WHAT NEEDS TO BE DONE: Which of the lines below include "service"? Each one should be copied out.

--------

<file path="src/verilog/shc_pkg.sv">
// shared constants and types for the host control pin block
`default_nettype none
package shc_pkg;
    // ************************************************************
    // timing
    // ************************************************************
    localparam int CLK_HZ          = 25_000_000;
    localparam int CLK_PER_US      = CLK_HZ / 1_000_000;
    localparam int RST_LONG_US     = 15_000;     // standard reset pulse, 15 ms
    localparam int RST_SHORT_US    = 3_500;      // short variant reset pulse, 3.5 ms
    localparam int RST_LONG_CYC    = RST_LONG_US * CLK_PER_US;
    localparam int RST_SHORT_CYC   = RST_SHORT_US * CLK_PER_US;
    localparam int WD_TIMEOUT_US   = 100_000;    // watchdog service period
    localparam int WD_TIMEOUT_CYC  = WD_TIMEOUT_US * CLK_PER_US;
    localparam int SERIAL_MAX_HZ   = 4_000_000;  // highest serial clock supported
    localparam int CAN_MAX_BPS     = 1_000_000;  // highest CAN bit rate supported

    // ************************************************************
    // serial frame layout
    // ************************************************************
    localparam int FRAME_BITS      = 8;
    localparam int OP_MSB          = 7;
    localparam int OP_LSB          = 6;
    localparam int ARG_MSB         = 3;
    localparam int MODE_ST_MSB     = 7;          // mode field in status byte
    localparam int MODE_ST_LSB     = 6;
    localparam int WDF_ST_BIT      = 5;          // watchdog fault in status byte
    localparam logic [1:0] OP_MODE = 2'h0;
    localparam logic [1:0] OP_WATCHDOG_FAULT_OUT_N = 2'h1;
    localparam logic [1:0] OP_IEN  = 2'h2;
    localparam logic [1:0] OP_STAT = 2'h3;
    localparam logic [3:0] WD_KEY  = 4'hA;       // correct watchdog service value

    // ************************************************************
    // reset values and modes
    // ************************************************************
    localparam logic [3:0] IEN_RST  = 4'h0;
    localparam logic [3:0] FLAG_RST = 4'h0;
    localparam int NUM_IRQ          = 4;

    typedef enum logic [1:0] {
        SHC_NORMAL,
        SHC_STANDBY,
        SHC_STOP,
        SHC_SLEEP
    } shc_mode_t;
endpackage
`default_nettype wire

</file>
<file path="src/verilog/shc_host_pins.sv">
// host-facing control pins: serial port, reset, interrupt, watchdog, CAN data
// Notes on behaviour
// - after power-up, undervoltage or a watchdog failure the reset output is held low 15 ms (3.5 ms short variant).
// - the interrupt output goes low only for a pending condition whose enable is set.
// - the serial data output is driven only while selected and released otherwise.
// - serial traffic is acted on only while the active-low select is low.
// - the watchdog output goes low when the watchdog is not served correctly.
// - in normal mode, transmit bits from the host go to the bus and the bus level comes back on the receive pin; both are recessive in the other modes.
// - the serial port works with any serial clock up to 4 MHz.
// - the CAN data path carries bit rates up to 1 Mbps.
// - normal, standby, stop and sleep modes are selected through the serial port.
`default_nettype none
module shc_host_pins
    import shc_pkg::*;
#(
    parameter bit SHORT_RESET      = 1'b0,
    parameter int RST_LONG_CYCLES  = RST_LONG_CYC,
    parameter int RST_SHORT_CYCLES = RST_SHORT_CYC,
    parameter int WD_CYCLES        = WD_TIMEOUT_CYC
) (
    input  wire logic               clk,
    input  wire logic               rst,
    input  wire logic               sclk,
    input  wire logic               cs_n,
    input  wire logic               mosi,
    output var  logic               miso,
    output var  logic               miso_oe,
    input  wire logic               txd,
    output var  logic               rxd,
    output var  logic               can_tx,
    input  wire logic               can_rx,
    input  wire logic               vdd_uv,
    input  wire logic [NUM_IRQ-1:0] irq_event,
    output var  logic               rst_n,
    output var  logic               int_n,
    output var  logic               watchdog_fault_out_n,
    output var  logic [1:0]         mode_code
);
    localparam int WW = $clog2(WD_CYCLES + 1);

    typedef struct packed {
        logic                 sclk_s1, sclk_s2, sclk_d;
        logic                 cs_s1, cs_s2, cs_d;
        logic                 mosi_s1, mosi_s2;
        logic                 txd_s1, txd_s2;
        logic                 rx_s1, rx_s2;
        logic                 uv_s1, uv_s2;
        logic [FRAME_BITS-1:0] shift_in;
        logic [FRAME_BITS-1:0] shift_out;
        logic [2:0]           bitcnt;
        shc_mode_t            mode;
        logic [NUM_IRQ-1:0]   int_en;
        logic [NUM_IRQ-1:0]   flags;
        logic [WW-1:0]        wd_cnt;
        logic                 wd_fault;
        logic                 wd_trip;
        logic                 miso, miso_oe, int_n, wd_n, rxd, can_tx;
        logic [1:0]           mcode;
    } shc_state_t;

    shc_state_t s;
    shc_state_t next_s;
    logic       timer_rst_n;
    logic       timer_busy;
    logic       rst_n_q;

    // ************************************************************
    // mode code conversion
    // ************************************************************
    function automatic shc_mode_t mode_of(input logic [1:0] code);
        unique case (code)
            2'h0: mode_of = SHC_NORMAL;
            2'h1: mode_of = SHC_STANDBY;
            2'h2: mode_of = SHC_STOP;
            2'h3: mode_of = SHC_SLEEP;
        endcase
    endfunction

    function automatic logic [1:0] code_of(input shc_mode_t m);
        unique case (m)
            SHC_NORMAL:  code_of = 2'h0;
            SHC_STANDBY: code_of = 2'h1;
            SHC_STOP:    code_of = 2'h2;
            SHC_SLEEP:   code_of = 2'h3;
        endcase
    endfunction

    // ************************************************************
    // next state
    // ************************************************************
    always_comb begin
        logic                  rise;
        logic                  fall;
        logic                  sel;
        logic                  cs_fall;
        logic [FRAME_BITS-1:0] word;
        logic                  done;
        logic                  serve;
        logic                  bad;
        logic [NUM_IRQ-1:0]    clr;
        rise    = 1'b0;
        fall    = 1'b0;
        sel     = 1'b0;
        cs_fall = 1'b0;
        word    = '0;
        done    = 1'b0;
        serve   = 1'b0;
        bad     = 1'b0;
        clr     = '0;
        next_s  = s;
        // two-stage synchronisers for every pin input
        next_s.sclk_s1 = sclk;
        next_s.sclk_s2 = s.sclk_s1;
        next_s.sclk_d  = s.sclk_s2;
        next_s.cs_s1   = cs_n;
        next_s.cs_s2   = s.cs_s1;
        next_s.cs_d    = s.cs_s2;
        next_s.mosi_s1 = mosi;
        next_s.mosi_s2 = s.mosi_s1;
        next_s.txd_s1  = txd;
        next_s.txd_s2  = s.txd_s1;
        next_s.rx_s1   = can_rx;
        next_s.rx_s2   = s.rx_s1;
        next_s.uv_s1   = vdd_uv;
        next_s.uv_s2   = s.uv_s1;

        rise    = s.sclk_s2 & ~s.sclk_d;
        fall    = ~s.sclk_s2 & s.sclk_d;
        sel     = ~s.cs_s2;
        cs_fall = ~s.cs_s2 & s.cs_d;
        word    = {s.shift_in[FRAME_BITS-2:0], s.mosi_s2};

        // serial shifter: sample on rising edge, shift out on falling edge
        if (!sel) begin
            next_s.miso_oe = 1'b0;
            next_s.bitcnt  = '0;
        end else begin
            next_s.miso_oe = 1'b1;
            if (cs_fall) begin
                next_s.shift_out = '0;
                next_s.shift_out[MODE_ST_MSB:MODE_ST_LSB] = code_of(s.mode);
                next_s.shift_out[WDF_ST_BIT] = s.wd_fault;
                next_s.shift_out[NUM_IRQ-1:0] = s.flags;
                next_s.miso    = next_s.shift_out[FRAME_BITS-1];
                next_s.bitcnt  = '0;
            end else if (rise) begin
                next_s.shift_in = word;
                next_s.bitcnt   = s.bitcnt + 3'h1;
                done            = (s.bitcnt == 3'h7);
            end else if (fall) begin
                next_s.shift_out = {s.shift_out[FRAME_BITS-2:0], 1'b0};
                next_s.miso      = s.shift_out[FRAME_BITS-2];
            end
        end

        // command decode at the end of a full frame
        if (done) begin
            unique case (word[OP_MSB:OP_LSB])
                OP_MODE: next_s.mode   = mode_of(word[1:0]);
                OP_WATCHDOG_FAULT_OUT_N: begin
                    serve = (word[ARG_MSB:0] == WD_KEY);
                    bad   = ~serve;
                end
                OP_IEN:  next_s.int_en = word[NUM_IRQ-1:0];
                OP_STAT: clr           = s.flags;               // read clears the flags held at the end of the frame
            endcase
        end

        // sticky flags, a new event wins over the clear
        next_s.flags = (s.flags & ~clr) | irq_event;
        next_s.int_n = ~|(next_s.flags & next_s.int_en);

        // watchdog: counts outside reset, trips on timeout or wrong value
        next_s.wd_trip = 1'b0;
        if (timer_busy) begin
            next_s.wd_cnt = '0;
        end else if (serve) begin
            next_s.wd_cnt   = '0;
            next_s.wd_fault = 1'b0;
        end else if (bad || s.wd_cnt == WW'(WD_CYCLES - 1)) begin
            next_s.wd_cnt   = '0;
            next_s.wd_fault = 1'b1;
            next_s.wd_trip  = 1'b1;
        end else begin
            next_s.wd_cnt = s.wd_cnt + WW'(1);
        end
        next_s.wd_n = ~next_s.wd_fault;

        // a reset pulse puts the device back in normal mode
        if (timer_busy) begin
            next_s.mode = SHC_NORMAL;
        end

        // CAN data path is live in normal mode only, recessive elsewhere
        if (next_s.mode == SHC_NORMAL) begin
            next_s.can_tx = s.txd_s2;
            next_s.rxd    = s.rx_s2;
        end else begin
            next_s.can_tx = 1'b1;
            next_s.rxd    = 1'b1;
        end

        // mode code for observation, registered with the rest of the state
        next_s.mcode = code_of(next_s.mode);
    end

    // ************************************************************
    // state register
    // ************************************************************
    always_ff @(posedge clk or posedge rst) begin
        if (rst) begin
            s         <= '0;
            s.sclk_s1 <= 1'b0;
            s.cs_s1   <= 1'b1;
            s.cs_s2   <= 1'b1;
            s.cs_d    <= 1'b1;
            s.mode    <= SHC_NORMAL;
            s.int_en  <= IEN_RST;
            s.flags   <= FLAG_RST;
            s.int_n   <= 1'b1;
            s.wd_n    <= 1'b1;
            s.rxd     <= 1'b1;
            s.can_tx  <= 1'b1;
            s.miso    <= 1'b0;
            s.miso_oe <= 1'b0;
        end else begin
            s <= next_s;
        end
    end

    // ************************************************************
    // reset pulse timer
    // ************************************************************
    shc_reset_timer #(
        .HOLD_CYCLES (SHORT_RESET ? RST_SHORT_CYCLES : RST_LONG_CYCLES)
    ) u_rst_timer (
        .clk       (clk),
        .rst       (rst),
        .trigger   (s.wd_trip),
        .hold_uv   (s.uv_s2),
        .rst_n_out (timer_rst_n),
        .busy      (timer_busy)
    );

    assign mode_code            = s.mcode;
    assign rst_n_q              = timer_rst_n;
    assign rst_n                = rst_n_q;
    assign miso                 = s.miso;
    assign miso_oe              = s.miso_oe;
    assign int_n                = s.int_n;
    assign watchdog_fault_out_n = s.wd_n;
    assign rxd                  = s.rxd;
    assign can_tx               = s.can_tx;
endmodule
`default_nettype wire

</file>
<file path="src/verilog/shc_reset_timer.sv">
// reset pulse timer driving the active-low reset output
`default_nettype none
module shc_reset_timer
    import shc_pkg::*;
#(
    parameter int HOLD_CYCLES = RST_LONG_CYC
) (
    input  wire logic clk,
    input  wire logic rst,
    input  wire logic trigger,
    input  wire logic hold_uv,
    output var  logic rst_n_out,
    output var  logic busy
);
    localparam int CW = $clog2(HOLD_CYCLES + 1);

    typedef struct packed {
        logic          active;
        logic [CW-1:0] cnt;
        logic          rst_n_out;
    } shc_rt_state_t;

    shc_rt_state_t s;
    shc_rt_state_t next_s;

    // ************************************************************
    // pulse counting
    // ************************************************************
    // restart while undervoltage or on a trip, then count the hold time
    always_comb begin
        next_s = s;
        if (hold_uv || trigger) begin
            next_s.active = 1'b1;
            next_s.cnt    = '0;
        end else if (s.active) begin
            if (s.cnt == CW'(HOLD_CYCLES - 1)) begin
                next_s.active = 1'b0;
            end else begin
                next_s.cnt = s.cnt + CW'(1);
            end
        end
        next_s.rst_n_out = ~next_s.active;
    end

    // power-up starts with the pulse already running
    always_ff @(posedge clk or posedge rst) begin
        if (rst) begin
            s <= '{active: 1'b1, cnt: '0, rst_n_out: 1'b0};
        end else begin
            s <= next_s;
        end
    end

    assign rst_n_out = s.rst_n_out;
    assign busy      = s.active;
endmodule
`default_nettype wire

</file>
===== src/hdl/gas_cmd_pkg.sv =====
/*
  Shared constants, command codes, register map and link carriers of the
  gas sensor command handler. Assumes a 250 MHz core clock.
*/
package gas_cmd_pkg;

  // ****************************************
  // Timing
  // ****************************************
  localparam int CLK_MHZ = 250;
  localparam int MEAS_TIME_US = 1000;
  localparam int MEAS_CYCLES = MEAS_TIME_US * CLK_MHZ;

  // ****************************************
  // Command codes
  // ****************************************
  localparam logic [15:0] CMD_CRC_OFF = 16'h3768;
  localparam logic [15:0] CMD_HUM = 16'h3624;
  localparam logic [15:0] CMD_TEMP = 16'h361E;
  localparam logic [15:0] CMD_PRES = 16'h362F;
  localparam logic [15:0] CMD_MEAS = 16'h3639;
  localparam logic [15:0] CMD_RECAL = 16'h3661;

  // ****************************************
  // Defaults and checksum
  // ****************************************
  localparam logic [15:0] HUM_DEFAULT = 16'h0000;
  localparam logic [15:0] PRES_DEFAULT = 16'h03F5;
  localparam logic [15:0] RECAL_DEFAULT = 16'h0000;
  localparam logic [7:0] CRC_POLY = 8'h07;
  localparam logic [7:0] CRC_INIT = 8'h00;
  localparam logic [7:0] NO_DATA = 8'hFF;

  // ****************************************
  // Register map (byte addresses) and fields
  // ****************************************
  localparam logic [7:0] ADR_CTRL = 8'h00;
  localparam logic [7:0] ADR_RAW = 8'h04;
  localparam logic [7:0] ADR_STATUS = 8'h08;
  localparam logic [7:0] ADR_HUM_PRES = 8'h0C;
  localparam logic [7:0] ADR_TEMP_OFS = 8'h10;
  localparam logic [7:0] ADR_RESULT = 8'h14;
  localparam int CTRL_GAS_SEL = 0;
  localparam int CTRL_MODE_LSB = 4;
  localparam int CTRL_SOFT_RST = 8;
  localparam int CTRL_WAKE = 9;
  localparam logic [3:0] MODE_RESET = 4'h0;

  typedef struct packed {
    logic begin_frame;
    logic wr_valid;
    logic [7:0] wr_data;
    logic rd_hdr;
    logic rd_req;
    logic stop;
  } link_in_t;

  typedef struct packed {
    logic ack_valid;
    logic ack;
    logic rd_valid;
    logic [7:0] rd_data;
  } link_out_t;

  function automatic logic [7:0] crc8(input logic [15:0] w);
    logic [7:0] c;
    c = CRC_INIT;
    for (int i = 15; i >= 0; i--) begin
      c = (c[7] ^ w[i]) ? ((c << 1) ^ CRC_POLY) : (c << 1);
    end
    return c;
  endfunction : crc8

endpackage : gas_cmd_pkg


===== src/hdl/gas_cmd_core.sv =====
/*
  Command handler of a thermal-conductivity gas sensor behind an I2C
  target front end, with a classic Wishbone slave for local control.
  Assumes the front end delivers bytes, read headers, read requests and
  stops as one-cycle pulses synchronous to ref_clk.
*/
// Operation
// - Humidity command; default zero percent
// - Compensation inputs held until replaced
// - Argument checksum verified before acting
// - Bad humidity checksum: NACK, keep old
// - Signed temperature command; else internal temperature
// - Bad temperature checksum: NACK, keep old
// - Pressure command; default 1013 millibar
// - Bad pressure checksum: NACK, keep old
// - Read header NACKed until result ready
// - Three words, MSB first, each checksummed
// - Host may end readout any byte
// - Result temperature: written value else internal
// - Recalibration shifts output to reference
// - Recalibration without argument uses zero
// - Recalibration lasts one measurement time
// - Bad recalibration checksum: NACK, use zero
// - Correction valid only for its mode
// - Correction lost on power cycle
// - Checksum disable command; re-enabled on reset
// - No gas selected: NACK measurement read
`timescale 1ns/1ps
module gas_cmd_core
  import gas_cmd_pkg::*;
#(
  parameter int unsigned meas_cycles = MEAS_CYCLES
)
(
  input wire logic ref_clk,
  input wire logic rst_b,
  input wire logic wb_cyc_i,
  input wire logic wb_stb_i,
  input wire logic wb_we_i,
  input wire logic [7:0] wb_adr_i,
  input wire logic [3:0] wb_sel_i,
  input wire logic [31:0] wb_dat_i,
  output logic [31:0] wb_dat_o,
  output logic wb_ack_o,
  input wire link_in_t link_in,
  output link_out_t link_out
);

  // ****************************************
  // Wishbone slave
  // ****************************************
  logic gas_sel;
  logic [3:0] gas_mode;
  logic [15:0] raw_conc;
  logic [15:0] int_temp;
  logic crc_en;
  logic busy;
  logic ready;
  logic temp_written;
  logic ofs_valid;
  logic [3:0] ofs_mode;
  logic [15:0] hum;
  logic [15:0] pres;
  logic [15:0] temp_comp;
  logic [15:0] offset;
  logic [15:0] res_conc;
  logic [15:0] res_temp;
  wire wb_req;
  wire wb_wr;
  wire sel_ctrl;
  wire sel_raw;
  wire soft_pulse;
  wire wake_pulse;
  wire reload;
  wire [31:0] next_rdata;
  wire [31:0] status_word;

  assign wb_req = wb_cyc_i & wb_stb_i & ~wb_ack_o;
  // Writes land at the edge where the master samples ack
  assign wb_wr = wb_cyc_i & wb_stb_i & wb_we_i & wb_ack_o;
  assign sel_ctrl = wb_adr_i == ADR_CTRL;
  assign sel_raw = wb_adr_i == ADR_RAW;
  assign soft_pulse = wb_wr & sel_ctrl & wb_sel_i[1] & wb_dat_i[CTRL_SOFT_RST];
  assign wake_pulse = wb_wr & sel_ctrl & wb_sel_i[1] & wb_dat_i[CTRL_WAKE];
  assign reload = soft_pulse | wake_pulse;
  assign status_word = {27'h000_0000, ofs_valid, temp_written, ready, busy, crc_en};
  assign next_rdata =
    (wb_adr_i == ADR_CTRL) ? {24'h00_0000, gas_mode, 3'b000, gas_sel} :
    (wb_adr_i == ADR_RAW) ? {int_temp, raw_conc} :
    (wb_adr_i == ADR_STATUS) ? status_word :
    (wb_adr_i == ADR_HUM_PRES) ? {pres, hum} :
    (wb_adr_i == ADR_TEMP_OFS) ? {offset, temp_comp} :
    (wb_adr_i == ADR_RESULT) ? {res_temp, res_conc} : 32'h0000_0000;

  always_ff @(posedge ref_clk or negedge rst_b) begin
    if (!rst_b) begin
      wb_ack_o <= 1'b0;
      wb_dat_o <= 32'h0000_0000;
    end else begin
      wb_ack_o <= wb_req;
      wb_dat_o <= (wb_req & ~wb_we_i) ? next_rdata : 32'h0000_0000;
    end
  end

  always_ff @(posedge ref_clk or negedge rst_b) begin
    if (!rst_b) begin
      gas_sel <= 1'b0;
      gas_mode <= MODE_RESET;
      raw_conc <= 16'h0000;
      int_temp <= 16'h0000;
    end else begin
      if (wb_wr & sel_ctrl & wb_sel_i[0]) begin
        gas_sel <= wb_dat_i[CTRL_GAS_SEL];
        gas_mode <= wb_dat_i[CTRL_MODE_LSB +: 4];
      end
      if (wb_wr & sel_raw & wb_sel_i[0]) raw_conc[7:0] <= wb_dat_i[7:0];
      if (wb_wr & sel_raw & wb_sel_i[1]) raw_conc[15:8] <= wb_dat_i[15:8];
      if (wb_wr & sel_raw & wb_sel_i[2]) int_temp[7:0] <= wb_dat_i[23:16];
      if (wb_wr & sel_raw & wb_sel_i[3]) int_temp[15:8] <= wb_dat_i[31:24];
    end
  end

  // ****************************************
  // Command parser
  // ****************************************
  logic [2:0] idx;
  logic [15:0] cmd;
  logic [15:0] arg;
  wire wv;
  wire [15:0] next_cmd;
  wire [15:0] arg_word;
  wire arg_cmd;
  wire crc_ok;
  wire good;
  wire exec_now;
  wire [15:0] exec_val;
  wire load_hum;
  wire load_temp;
  wire load_pres;
  wire recal_go;
  wire [15:0] recal_val;
  wire meas_go;
  wire crc_off;
  wire start;
  wire byte_nack;
  wire done;

  assign wv = link_in.wr_valid;
  assign next_cmd = {cmd[15:8], link_in.wr_data};
  assign arg_word = {arg[15:8], link_in.wr_data};
  assign arg_cmd = (cmd == CMD_HUM) | (cmd == CMD_TEMP) |
                   (cmd == CMD_PRES) | (cmd == CMD_RECAL);
  assign crc_ok = crc8(arg) == link_in.wr_data;
  // Without checksum the low argument byte completes the command
  assign exec_now = wv & arg_cmd &
                    (((idx == 3'd3) & ~crc_en) | ((idx == 3'd4) & crc_en));
  assign good = ~crc_en | crc_ok;
  assign exec_val = crc_en ? arg : arg_word;
  assign load_hum = exec_now & good & (cmd == CMD_HUM);
  assign load_temp = exec_now & good & (cmd == CMD_TEMP);
  assign load_pres = exec_now & good & (cmd == CMD_PRES);
  // A stop right after the code is a recalibration without argument
  assign recal_go = (cmd == CMD_RECAL) &
                    (exec_now | (link_in.stop & (idx == 3'd2)));
  assign recal_val = (exec_now & good) ? exec_val : RECAL_DEFAULT;
  assign meas_go = wv & (idx == 3'd1) & (next_cmd == CMD_MEAS);
  assign crc_off = wv & (idx == 3'd1) & (next_cmd == CMD_CRC_OFF);
  // Requests while a conversion runs are dropped, not queued
  assign start = (meas_go | recal_go) & ~busy;
  assign byte_nack = wv & (idx == 3'd4) & crc_en & arg_cmd & ~crc_ok;

  always_ff @(posedge ref_clk or negedge rst_b) begin
    if (!rst_b) begin
      idx <= 3'd0;
      cmd <= 16'h0000;
      arg <= 16'h0000;
    end else if (link_in.begin_frame | link_in.stop) begin
      idx <= 3'd0;
    end else if (wv) begin
      idx <= (idx == 3'd5) ? idx : idx + 3'd1;
      if (idx == 3'd0) cmd[15:8] <= link_in.wr_data;
      if (idx == 3'd1) cmd[7:0] <= link_in.wr_data;
      if (idx == 3'd2) arg[15:8] <= link_in.wr_data;
      if (idx == 3'd3) arg[7:0] <= link_in.wr_data;
    end
  end

  // ****************************************
  // Compensation inputs and checksum mode
  // ****************************************
  always_ff @(posedge ref_clk or negedge rst_b) begin
    if (!rst_b) begin
      hum <= HUM_DEFAULT;
      pres <= PRES_DEFAULT;
      temp_comp <= 16'h0000;
      temp_written <= 1'b0;
      crc_en <= 1'b1;
    end else if (reload) begin
      hum <= HUM_DEFAULT;
      pres <= PRES_DEFAULT;
      temp_comp <= 16'h0000;
      temp_written <= 1'b0;
      crc_en <= 1'b1;
    end else begin
      if (load_hum) hum <= exec_val;
      if (load_pres) pres <= exec_val;
      if (load_temp) begin
        temp_comp <= exec_val;
        temp_written <= 1'b1;
      end
      if (crc_off) crc_en <= 1'b0;
    end
  end

  // ****************************************
  // Measurement and recalibration
  // ****************************************
  logic recal_pending;
  logic [15:0] recal_ref;
  wire ofs_applies;
  wire [15:0] corrected;

  meas_timer #(
    .cycles(meas_cycles)
  ) u_timer (
    .ref_clk(ref_clk),
    .rst_b(rst_b),
    .start(start),
    .abort(reload),
    .busy(busy),
    .done(done)
  );

  assign ofs_applies = ofs_valid & (ofs_mode == gas_mode);
  assign corrected = raw_conc + (ofs_applies ? offset : 16'h0000);

  always_ff @(posedge ref_clk or negedge rst_b) begin
    if (!rst_b) begin
      recal_pending <= 1'b0;
      recal_ref <= 16'h0000;
      offset <= 16'h0000;
      ofs_mode <= MODE_RESET;
      ofs_valid <= 1'b0;
      ready <= 1'b0;
      res_conc <= 16'h0000;
      res_temp <= 16'h0000;
    end else if (reload) begin
      recal_pending <= 1'b0;
      ready <= 1'b0;
      if (soft_pulse) ofs_valid <= 1'b0;
    end else begin
      if (start) begin
        recal_pending <= recal_go;
        recal_ref <= recal_val;
        ready <= 1'b0;
      end else if (done) begin
        recal_pending <= 1'b0;
      end
      // A finishing conversion still lands when the next one starts
      if (done) begin
        if (recal_pending) begin
          offset <= recal_ref - raw_conc;
          ofs_mode <= gas_mode;
          ofs_valid <= 1'b1;
        end else begin
          res_conc <= corrected;
          res_temp <= temp_written ? temp_comp : int_temp;
          ready <= 1'b1;
        end
      end
    end
  end

  // ****************************************
  // Readout and link answers
  // ****************************************
  logic rd_active;
  logic [1:0] word;
  logic [1:0] part;
  wire hdr_ok;
  wire [15:0] cur_word;
  wire [1:0] last_part;
  wire [7:0] next_byte;

  // Gas must still be selected, so a lost configuration shows as NACK
  assign hdr_ok = ready & ~busy & gas_sel;
  assign cur_word = (word == 2'd0) ? res_conc :
                    (word == 2'd1) ? res_temp : 16'h0000;
  assign last_part = crc_en ? 2'd2 : 2'd1;
  assign next_byte = (word > 2'd2) ? NO_DATA :
                     (part == 2'd0) ? cur_word[15:8] :
                     (part == 2'd1) ? cur_word[7:0] : crc8(cur_word);

  always_ff @(posedge ref_clk or negedge rst_b) begin
    if (!rst_b) begin
      rd_active <= 1'b0;
      word <= 2'd0;
      part <= 2'd0;
      link_out <= '0;
    end else begin
      link_out.ack_valid <= wv | link_in.rd_hdr;
      link_out.ack <= link_in.rd_hdr ? hdr_ok : ~byte_nack;
      link_out.rd_valid <= link_in.rd_req & rd_active;
      if (link_in.rd_req & rd_active) link_out.rd_data <= next_byte;
      if (link_in.stop | link_in.begin_frame | reload) begin
        rd_active <= 1'b0;
      end else if (link_in.rd_hdr) begin
        rd_active <= hdr_ok;
        word <= 2'd0;
        part <= 2'd0;
      end else if (link_in.rd_req & rd_active & (word <= 2'd2)) begin
        part <= (part == last_part) ? 2'd0 : part + 2'd1;
        if (part == last_part) word <= word + 2'd1;
      end
    end
  end
endmodule : gas_cmd_core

--------

WRITTEN SOLUTION:
    localparam int WD_TIMEOUT_US   = 100_000;    // watchdog service period
    localparam logic [3:0] WD_KEY  = 4'hA;       // correct watchdog service value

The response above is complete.